As a father, I would have been very concerned if my boy had been swapped with another baby while he was still in the hospital after being born. But I also have reservations about the approach of pinpointing three staff and passing the blame on to them.
It is common for the public to demand action, which inevitably involves holding someone responsible and taking corresponding disciplinary action.
However, if we look at the incident from a quality system standpoint, the issue is not simply about passing blame and introducing a minor change regarding bracelets.
Obviously procedures are in place to prevent mistakes from happening, but if the integrity of the procedures heavily relies on human beings to follow them, with minimal procedures to prevent mistakes from happening, the human factor will come into play and mistakes are bound to happen sooner or later.
The key is to minimise the influence of the human factor and to introduce mechanisms so that human errors simply cannot happen.

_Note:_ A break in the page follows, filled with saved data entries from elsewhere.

--- src/rtl/fetch_stage_if.sv ---
// Fetch-stage signal bundle: control inputs, instruction-memory port and IF/ID outputs.
// The bench drives through "master"; the fetch stage uses "slave".
interface fetch_stage_if;
  logic        start;
  logic        stall;
  logic        branch_taken;
  logic [31:0] branch_target;
  logic [31:0] imem_addr;
  logic [31:0] imem_data;
  logic [31:0] if_id_instr;
  logic [31:0] if_id_pc4;
  logic        if_id_valid;
  logic        busy;
  logic        halted;

  modport master (
    output start, stall, branch_taken, branch_target, imem_data,
    input  imem_addr, if_id_instr, if_id_pc4, if_id_valid, busy, halted
  );

  modport slave (
    input  start, stall, branch_taken, branch_target, imem_data,
    output imem_addr, if_id_instr, if_id_pc4, if_id_valid, busy, halted
  );
endinterface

In the case of identification for newborn babies, the authorities should look at ways of minimising or eliminating any possibility of doubt in a baby's identity. Thanks to new technology, a non-toxic hypoallergenic skin transfer (similar to temporary tattoos) could be used. It stays on the skin for five to seven days.
Perhaps an even simpler way is to write the baby's identity on its torso with hypoallergenic ink (surgeons often mark on their patients' skin the part that they need to operate on). There are many ways to address this problem.

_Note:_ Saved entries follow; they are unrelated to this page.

### src/rtl/led_seq_pkg.sv
// Shared types and constants for the LED sequencer: mode and FSM encodings,
// per-mode initial patterns and the scan direction encoding.
package led_seq_pkg;

  typedef enum logic [1:0] {
    MODE_COUNT = 2'd0,
    MODE_SCAN  = 2'd1,
    MODE_BLINK = 2'd2,
    MODE_FILL  = 2'd3
  } mode_e;

  typedef enum logic {
    ST_RUN  = 1'b0,
    ST_LOAD = 1'b1
  } state_e;

  localparam logic [7:0] INIT_COUNT = 8'h00;
  localparam logic [7:0] INIT_SCAN  = 8'h01;
  localparam logic [7:0] INIT_BLINK = 8'h00;
  localparam logic [7:0] INIT_FILL  = 8'h00;

  localparam logic SCAN_UP   = 1'b0;
  localparam logic SCAN_DOWN = 1'b1;

  function automatic logic [7:0] init_pattern(input mode_e m);
    logic [7:0] p;
    case (m)
      MODE_COUNT: p = INIT_COUNT;
      MODE_SCAN:  p = INIT_SCAN;
      MODE_BLINK: p = INIT_BLINK;
      MODE_FILL:  p = INIT_FILL;
      default:    p = 8'h00;
    endcase
    return p;
  endfunction

endpackage

### src/rtl/led_sequencer_if.sv
// Configuration handshake bundle between the board control logic (master)
// and the LED sequencer (slave).
interface led_sequencer_if #(
  parameter int DIV_W = 24
);

  logic             cfg_valid;
  logic             cfg_ready;
  logic [1:0]       cfg_mode;
  logic [DIV_W-1:0] cfg_div;
  logic [3:0]       cfg_bright;

  modport master (
    output cfg_valid,
    output cfg_mode,
    output cfg_div,
    output cfg_bright,
    input  cfg_ready
  );

  modport slave (
    input  cfg_valid,
    input  cfg_mode,
    input  cfg_div,
    input  cfg_bright,
    output cfg_ready
  );

endinterface

### src/rtl/led_prescaler.sv
// Step-period prescaler: counts 0..div and flags the terminal count as a step.
// hold freezes the count; clr restarts it and suppresses the step.
module led_prescaler #(
  parameter int DIV_W = 24
) (
  input  logic             clk,
  input  logic             rst,
  input  logic             clr,
  input  logic             hold,
  input  logic [DIV_W-1:0] div,
  output logic             step
);

  logic [DIV_W-1:0] count;
  logic             terminal;

  // >= rather than == so a count left above a newly shortened divider still wraps
  assign terminal = (count >= div);
  assign step     = terminal && !hold && !clr;

  always_ff @(posedge clk or posedge rst) begin
    if (rst) begin
      count <= '0;
    end else if (clr) begin
      count <= '0;
    end else if (!hold) begin
      if (terminal) begin
        count <= '0;
      end else begin
        count <= count + 1'b1;
      end
    end
  end

endmodule

### src/rtl/led_sequencer.sv
// Animated pattern driver for the 8 user LEDs with a handshake-configured mode
// and step period. Define LED_PWM_EN to add 16-level brightness gating.
import led_seq_pkg::*;

module led_sequencer #(
  parameter int             DIV_W       = 24,
  parameter logic [DIV_W-1:0] DEFAULT_DIV = 24'd12_500_000
) (
  input  logic                  sys_clk,
  input  logic                  sys_rst,
  led_sequencer_if.slave        cfg,
  input  logic                  pause,
  output logic                  tick,
  output logic [1:0]            mode,
  output logic [7:0]            user_led
);

  state_e           state;
  state_e           state_next;
  logic             accept;
  logic             load;

  mode_e            mode_lat;
  logic [DIV_W-1:0] div_lat;
  mode_e            mode_q;
  logic [DIV_W-1:0] div_q;

  logic [7:0]       pattern;
  logic [7:0]       pattern_next;
  logic             scan_dir;
  logic             scan_dir_next;
  logic             step;

  always_ff @(posedge sys_clk or posedge sys_rst) begin
    if (sys_rst) begin
      state <= ST_RUN;
    end else begin
      state <= state_next;
    end
  end

  always_comb begin
    state_next    = state;
    cfg.cfg_ready = 1'b0;
    accept        = 1'b0;
    load          = 1'b0;
    case (state)
      ST_RUN: begin
        cfg.cfg_ready = 1'b1;
        if (cfg.cfg_valid) begin
          accept     = 1'b1;
          state_next = ST_LOAD;
        end
      end
      ST_LOAD: begin
        load       = 1'b1;
        state_next = ST_RUN;
      end
      default: state_next = ST_RUN;
    endcase
  end

  // Accepted settings wait one cycle here and only take effect in LOAD
  always_ff @(posedge sys_clk or posedge sys_rst) begin
    if (sys_rst) begin
      mode_lat <= MODE_COUNT;
      div_lat  <= DEFAULT_DIV;
    end else if (accept) begin
      mode_lat <= mode_e'(cfg.cfg_mode);
      div_lat  <= cfg.cfg_div;
    end
  end

  always_ff @(posedge sys_clk or posedge sys_rst) begin
    if (sys_rst) begin
      mode_q <= MODE_COUNT;
      div_q  <= DEFAULT_DIV;
    end else if (load) begin
      mode_q <= mode_lat;
      div_q  <= div_lat;
    end
  end

  led_prescaler #(
    .DIV_W (DIV_W)
  ) u_prescaler (
    .clk  (sys_clk),
    .rst  (sys_rst),
    .clr  (load),
    .hold (pause),
    .div  (div_q),
    .step (step)
  );

  always_comb begin
    pattern_next  = pattern;
    scan_dir_next = scan_dir;
    case (mode_q)
      MODE_COUNT: pattern_next = pattern + 8'd1;
      MODE_SCAN: begin
        // Bounce at the ends so the bar never leaves the LED row
        if (scan_dir == SCAN_UP) begin
          if (pattern == 8'h80) begin
            pattern_next  = 8'h40;
            scan_dir_next = SCAN_DOWN;
          end else begin
            pattern_next = {pattern[6:0], 1'b0};
          end
        end else begin
          if (pattern == 8'h01) begin
            pattern_next  = 8'h02;
            scan_dir_next = SCAN_UP;
          end else begin
            pattern_next = {1'b0, pattern[7:1]};
          end
        end
      end
      MODE_BLINK: pattern_next = (pattern == 8'h00) ? 8'hFF : 8'h00;
      MODE_FILL:  pattern_next = (pattern == 8'hFF) ? 8'h00 : {pattern[6:0], 1'b1};
      default:    pattern_next = pattern;
    endcase
  end

  // LOAD takes priority so a restart always wins over a step in flight
  always_ff @(posedge sys_clk or posedge sys_rst) begin
    if (sys_rst) begin
      pattern  <= 8'h00;
      scan_dir <= SCAN_UP;
      tick     <= 1'b0;
    end else if (load) begin
      pattern  <= init_pattern(mode_lat);
      scan_dir <= SCAN_UP;
      tick     <= 1'b0;
    end else if (step) begin
      pattern  <= pattern_next;
      scan_dir <= scan_dir_next;
      tick     <= 1'b1;
    end else begin
      tick     <= 1'b0;
    end
  end

  assign mode = mode_q;

`ifdef LED_PWM_EN
  logic [3:0] bright_lat;
  logic [3:0] bright_q;
  logic [3:0] pwm_cnt;

  always_ff @(posedge sys_clk or posedge sys_rst) begin
    if (sys_rst) begin
      bright_lat <= 4'hF;
    end else if (accept) begin
      bright_lat <= cfg.cfg_bright;
    end
  end

  always_ff @(posedge sys_clk or posedge sys_rst) begin
    if (sys_rst) begin
      bright_q <= 4'hF;
      pwm_cnt  <= 4'h0;
    end else begin
      pwm_cnt <= pwm_cnt + 4'h1;
      if (load) begin
        bright_q <= bright_lat;
      end
    end
  end

  assign user_led = pattern & {8{pwm_cnt <= bright_q}};
`else
  assign user_led = pattern;
`endif

  a_no_tick_after_load: assert property (
    @(posedge sys_clk) disable iff (sys_rst) (state == ST_LOAD) |=> !tick
  );

  a_scan_never_dark: assert property (
    @(posedge sys_clk) disable iff (sys_rst)
      (state == ST_RUN && mode_q == MODE_SCAN) |-> (pattern != 8'h00)
  );

endmodule

### src/flat_wrapper.sv
// flat-port wrapper written by rule: the top's interface ports become plain ports
module led_sequencer_flat 
#(
  parameter int             DIV_W       = 24,
  parameter logic [DIV_W-1:0] DEFAULT_DIV = 24'd12_500_000
)
  (sys_clk, sys_rst, pause, tick, mode, user_led, cfg_cfg_valid, cfg_cfg_mode, cfg_cfg_div, cfg_cfg_bright, cfg_cfg_ready);
  led_sequencer_if #(.DIV_W(DIV_W)) cfg_i ();
  input  logic sys_clk;
  input  logic sys_rst;
  input  logic pause;
  output logic tick;
  output logic [1:0] mode;
  output logic [7:0] user_led;
  input wire logic [$bits(cfg_i.cfg_valid)-1:0] cfg_cfg_valid;
  input wire logic [$bits(cfg_i.cfg_mode)-1:0] cfg_cfg_mode;
  input wire logic [$bits(cfg_i.cfg_div)-1:0] cfg_cfg_div;
  input wire logic [$bits(cfg_i.cfg_bright)-1:0] cfg_cfg_bright;
  output wire logic [$bits(cfg_i.cfg_ready)-1:0] cfg_cfg_ready;
  assign cfg_i.cfg_valid = cfg_cfg_valid;
  assign cfg_i.cfg_mode = cfg_cfg_mode;
  assign cfg_i.cfg_div = cfg_cfg_div;
  assign cfg_i.cfg_bright = cfg_cfg_bright;
  assign cfg_cfg_ready = cfg_i.cfg_ready;
  led_sequencer #(.DIV_W(DIV_W), .DEFAULT_DIV(DEFAULT_DIV)) u_core (.sys_clk(sys_clk), .sys_rst(sys_rst), .cfg(cfg_i), .pause(pause), .tick(tick), .mode(mode), .user_led(user_led));
endmodule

I only hope that the hospital's management and the Hospital Authority will look beyond procedures that are prone to human error and identify foolproof ways to prevent similar incidents from happening again.
Andrew Lee, Tung Chung
We cannot do without hospitals. From birth to death, they play a crucial role in our lives.

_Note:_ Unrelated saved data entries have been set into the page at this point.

**config.mk**
```make
export PLATFORM = sky130hd
export DESIGN_NAME = bitrev_deserializer_flat
export DESIGN_NICKNAME = d
export VERILOG_FILES = /design/src/rtl/bitrev_deserializer_if.sv /design/src/rtl/bitrev_deserializer.sv /design/src/flat_wrapper.sv
export SDC_FILE = /design/constraint.sdc
export NUM_CORES = 1
export LEC_CHECK = 0
export CORE_AREA = 2 2 62 79
export CTS_BUF_LIST = sky130_fd_sc_hd__clkbuf_8
export DETAILED_ROUTE_END_ITERATION = 10
export DIE_AREA = 0 0 64 81
export PLACE_DENSITY = 0.4
export SYNTH_ARGS = -nofsm -noshare
export SYNTH_HDL_FRONTEND = slang
export SYNTH_SLANG_ARGS = --single-unit
```
**constraint.sdc**
```tcl
create_clock -name clk -period 2.2 [get_ports clk]
set_clock_uncertainty 0.15 [all_clocks]
set_input_delay 0.22 -clock clk [delete_from_list [all_inputs] [get_ports clk]]
set_output_delay 0.22 -clock clk [all_outputs]
set_load 0.02 [all_outputs]
```
**config.mk**
```make
export PLATFORM = sky130hd
export DESIGN_NAME = pal_cfg_serializer_flat
export DESIGN_NICKNAME = d
export VERILOG_FILES = /design/src/rtl/pal_cfg_serializer_if.sv /design/src/rtl/pal_cfg_serializer.sv /design/src/flat_wrapper.sv
export SDC_FILE = /design/constraint.sdc
export NUM_CORES = 1
export LEC_CHECK = 0
export ABC_AREA = 1
export CELL_PAD_IN_SITES_DETAIL_PLACEMENT = 0
export CELL_PAD_IN_SITES_GLOBAL_PLACEMENT = 2
export CORE_ASPECT_RATIO = 1.1
export CORE_MARGIN = 3
export CORE_UTILIZATION = 30
export CTS_BUF_LIST = sky130_fd_sc_hd__clkbuf_8
export DETAILED_ROUTE_END_ITERATION = 6
export GPL_TIMING_DRIVEN = 1
export PLACE_DENSITY_LB_ADDON = 0.1
export SLEW_MARGIN = 20
export SYNTH_ARGS = -nofsm -noshare
export SYNTH_HDL_FRONTEND = slang
export SYNTH_SLANG_ARGS = --single-unit
```
**constraint.sdc**
```tcl
create_clock -name CLK -period 1.7 [get_ports CLK]
set_clock_uncertainty 0.2 [all_clocks]
set_input_delay 0.255 -clock CLK [delete_from_list [all_inputs] [get_ports CLK]]
set_output_delay 0.255 -clock CLK [all_outputs]
set_load 0.005 [all_outputs]
```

Therefore, I am concerned about a number of medical blunders in our public hospitals and I think it calls into question the professionalism of medical staff.
Take the latest blunder regarding the two newborn babies being mistakenly swapped.
It appears this happened due to an oversight by some ward staff.
This mistake was totally unacceptable and clearly the proper procedures should have been followed and were not.
I am worried that this might be the tip of the iceberg.
If the Hospital Authority is determined to stamp out blunders like this, it must find out why this happened. I wonder if part of the problem is due to there not being enough staff in our public hospitals.
If that is the case, more resources and manpower should be allocated to help alleviate the problem. The government must take this matter seriously.
Shirley Lau Suet-lai, Ma On Shan
In general, I do not have confidence in the public health system, although it is one of the best in the region.
There have been a number of incidents where mistakes have been made by some hospital staff.
Take, for example, the cases of some staff taking data about patients home on USB [flash drives] and losing it.
These kinds of careless mistakes have made many patients question their trust and level of confidence in the system as they cannot guarantee that there will not be any loss to patients.
When mistakes such as this are made in our public hospitals, there must be greater transparency ('Minister kept in dark for nine days over baby swap', August 19).
When there is a delay before information is disclosed, this makes people feel disappointed and angry.
If Hospital Authority chiefs want to rebuild confidence, they must try to ensure there are fewer mistakes and there must be greater transparency in the system.